(MATERIAL FOR THE TASK begins)

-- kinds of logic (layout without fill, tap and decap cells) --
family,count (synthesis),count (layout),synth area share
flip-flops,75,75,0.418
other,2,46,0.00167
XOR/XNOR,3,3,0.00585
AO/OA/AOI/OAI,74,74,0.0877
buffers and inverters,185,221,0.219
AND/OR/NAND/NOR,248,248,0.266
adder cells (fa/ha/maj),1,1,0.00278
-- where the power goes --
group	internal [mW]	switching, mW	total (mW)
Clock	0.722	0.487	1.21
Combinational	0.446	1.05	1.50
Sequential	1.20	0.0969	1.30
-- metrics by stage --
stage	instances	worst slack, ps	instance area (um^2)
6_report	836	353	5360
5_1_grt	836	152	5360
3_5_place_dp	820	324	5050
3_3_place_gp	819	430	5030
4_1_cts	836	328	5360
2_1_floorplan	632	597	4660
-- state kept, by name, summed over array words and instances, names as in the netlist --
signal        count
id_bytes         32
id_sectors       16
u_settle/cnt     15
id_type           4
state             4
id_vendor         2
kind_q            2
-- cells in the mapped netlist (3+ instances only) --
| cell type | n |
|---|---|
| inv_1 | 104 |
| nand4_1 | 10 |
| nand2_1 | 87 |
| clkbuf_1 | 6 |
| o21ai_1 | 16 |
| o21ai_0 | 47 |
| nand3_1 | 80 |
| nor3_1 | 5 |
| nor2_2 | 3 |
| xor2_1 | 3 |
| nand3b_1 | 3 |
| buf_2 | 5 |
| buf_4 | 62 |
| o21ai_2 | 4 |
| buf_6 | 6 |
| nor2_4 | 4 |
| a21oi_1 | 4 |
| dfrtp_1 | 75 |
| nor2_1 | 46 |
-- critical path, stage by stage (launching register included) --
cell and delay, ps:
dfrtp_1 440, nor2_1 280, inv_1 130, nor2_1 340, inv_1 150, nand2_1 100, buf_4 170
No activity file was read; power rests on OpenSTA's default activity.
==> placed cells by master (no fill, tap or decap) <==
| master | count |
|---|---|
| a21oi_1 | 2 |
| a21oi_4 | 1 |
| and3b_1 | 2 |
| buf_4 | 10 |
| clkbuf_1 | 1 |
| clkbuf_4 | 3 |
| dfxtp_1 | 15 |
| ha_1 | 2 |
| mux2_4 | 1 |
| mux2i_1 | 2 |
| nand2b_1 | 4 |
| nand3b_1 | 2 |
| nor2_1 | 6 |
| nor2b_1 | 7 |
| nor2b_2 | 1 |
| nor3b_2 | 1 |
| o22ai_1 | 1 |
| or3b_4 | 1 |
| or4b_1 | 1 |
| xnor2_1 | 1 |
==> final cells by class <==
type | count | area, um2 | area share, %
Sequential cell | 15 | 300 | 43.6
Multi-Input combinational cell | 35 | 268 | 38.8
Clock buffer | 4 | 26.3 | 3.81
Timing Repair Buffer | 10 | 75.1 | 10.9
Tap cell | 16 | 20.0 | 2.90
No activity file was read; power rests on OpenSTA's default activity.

(MATERIAL FOR THE TASK ends)

## TASK DETAILS
Each line above must be retyped exactly in the response.

## OUTPUT OF THE TASK
-- kinds of logic (layout without fill, tap and decap cells) --
family,count (synthesis),count (layout),synth area share
flip-flops,75,75,0.418
other,2,46,0.00167
XOR/XNOR,3,3,0.00585
AO/OA/AOI/OAI,74,74,0.0877
buffers and inverters,185,221,0.219
AND/OR/NAND/NOR,248,248,0.266
adder cells (fa/ha/maj),1,1,0.00278
-- where the power goes --
group	internal [mW]	switching, mW	total (mW)
Clock	0.722	0.487	1.21
Combinational	0.446	1.05	1.50
Sequential	1.20	0.0969	1.30
-- metrics by stage --
stage	instances	worst slack, ps	instance area (um^2)
6_report	836	353	5360
5_1_grt	836	152	5360
3_5_place_dp	820	324	5050
3_3_place_gp	819	430	5030
4_1_cts	836	328	5360
2_1_floorplan	632	597	4660
-- state kept, by name, summed over array words and instances, names as in the netlist --
signal        count
id_bytes         32
id_sectors       16
u_settle/cnt     15
id_type           4
state             4
id_vendor         2
kind_q            2
-- cells in the mapped netlist (3+ instances only) --
| cell type | n |
|---|---|
| inv_1 | 104 |
| nand4_1 | 10 |
| nand2_1 | 87 |
| clkbuf_1 | 6 |
| o21ai_1 | 16 |
| o21ai_0 | 47 |
| nand3_1 | 80 |
| nor3_1 | 5 |
| nor2_2 | 3 |
| xor2_1 | 3 |
| nand3b_1 | 3 |
| buf_2 | 5 |
| buf_4 | 62 |
| o21ai_2 | 4 |
| buf_6 | 6 |
| nor2_4 | 4 |
| a21oi_1 | 4 |
| dfrtp_1 | 75 |
| nor2_1 | 46 |
-- critical path, stage by stage (launching register included) --
cell and delay, ps:
dfrtp_1 440, nor2_1 280, inv_1 130, nor2_1 340, inv_1 150, nand2_1 100, buf_4 170
No activity file was read; power rests on OpenSTA's default activity.
==> placed cells by master (no fill, tap or decap) <==
| master | count |
|---|---|
| a21oi_1 | 2 |
| a21oi_4 | 1 |
| and3b_1 | 2 |
| buf_4 | 10 |
| clkbuf_1 | 1 |
| clkbuf_4 | 3 |
| dfxtp_1 | 15 |
| ha_1 | 2 |
| mux2_4 | 1 |
| mux2i_1 | 2 |
| nand2b_1 | 4 |
| nand3b_1 | 2 |
| nor2_1 | 6 |
| nor2b_1 | 7 |
| nor2b_2 | 1 |
| nor3b_2 | 1 |
| o22ai_1 | 1 |
| or3b_4 | 1 |
| or4b_1 | 1 |
| xnor2_1 | 1 |
==> final cells by class <==
type | count | area, um2 | area share, %
Sequential cell | 15 | 300 | 43.6
Multi-Input combinational cell | 35 | 268 | 38.8
Clock buffer | 4 | 26.3 | 3.81
Timing Repair Buffer | 10 | 75.1 | 10.9
Tap cell | 16 | 20.0 | 2.90
No activity file was read; power rests on OpenSTA's default activity.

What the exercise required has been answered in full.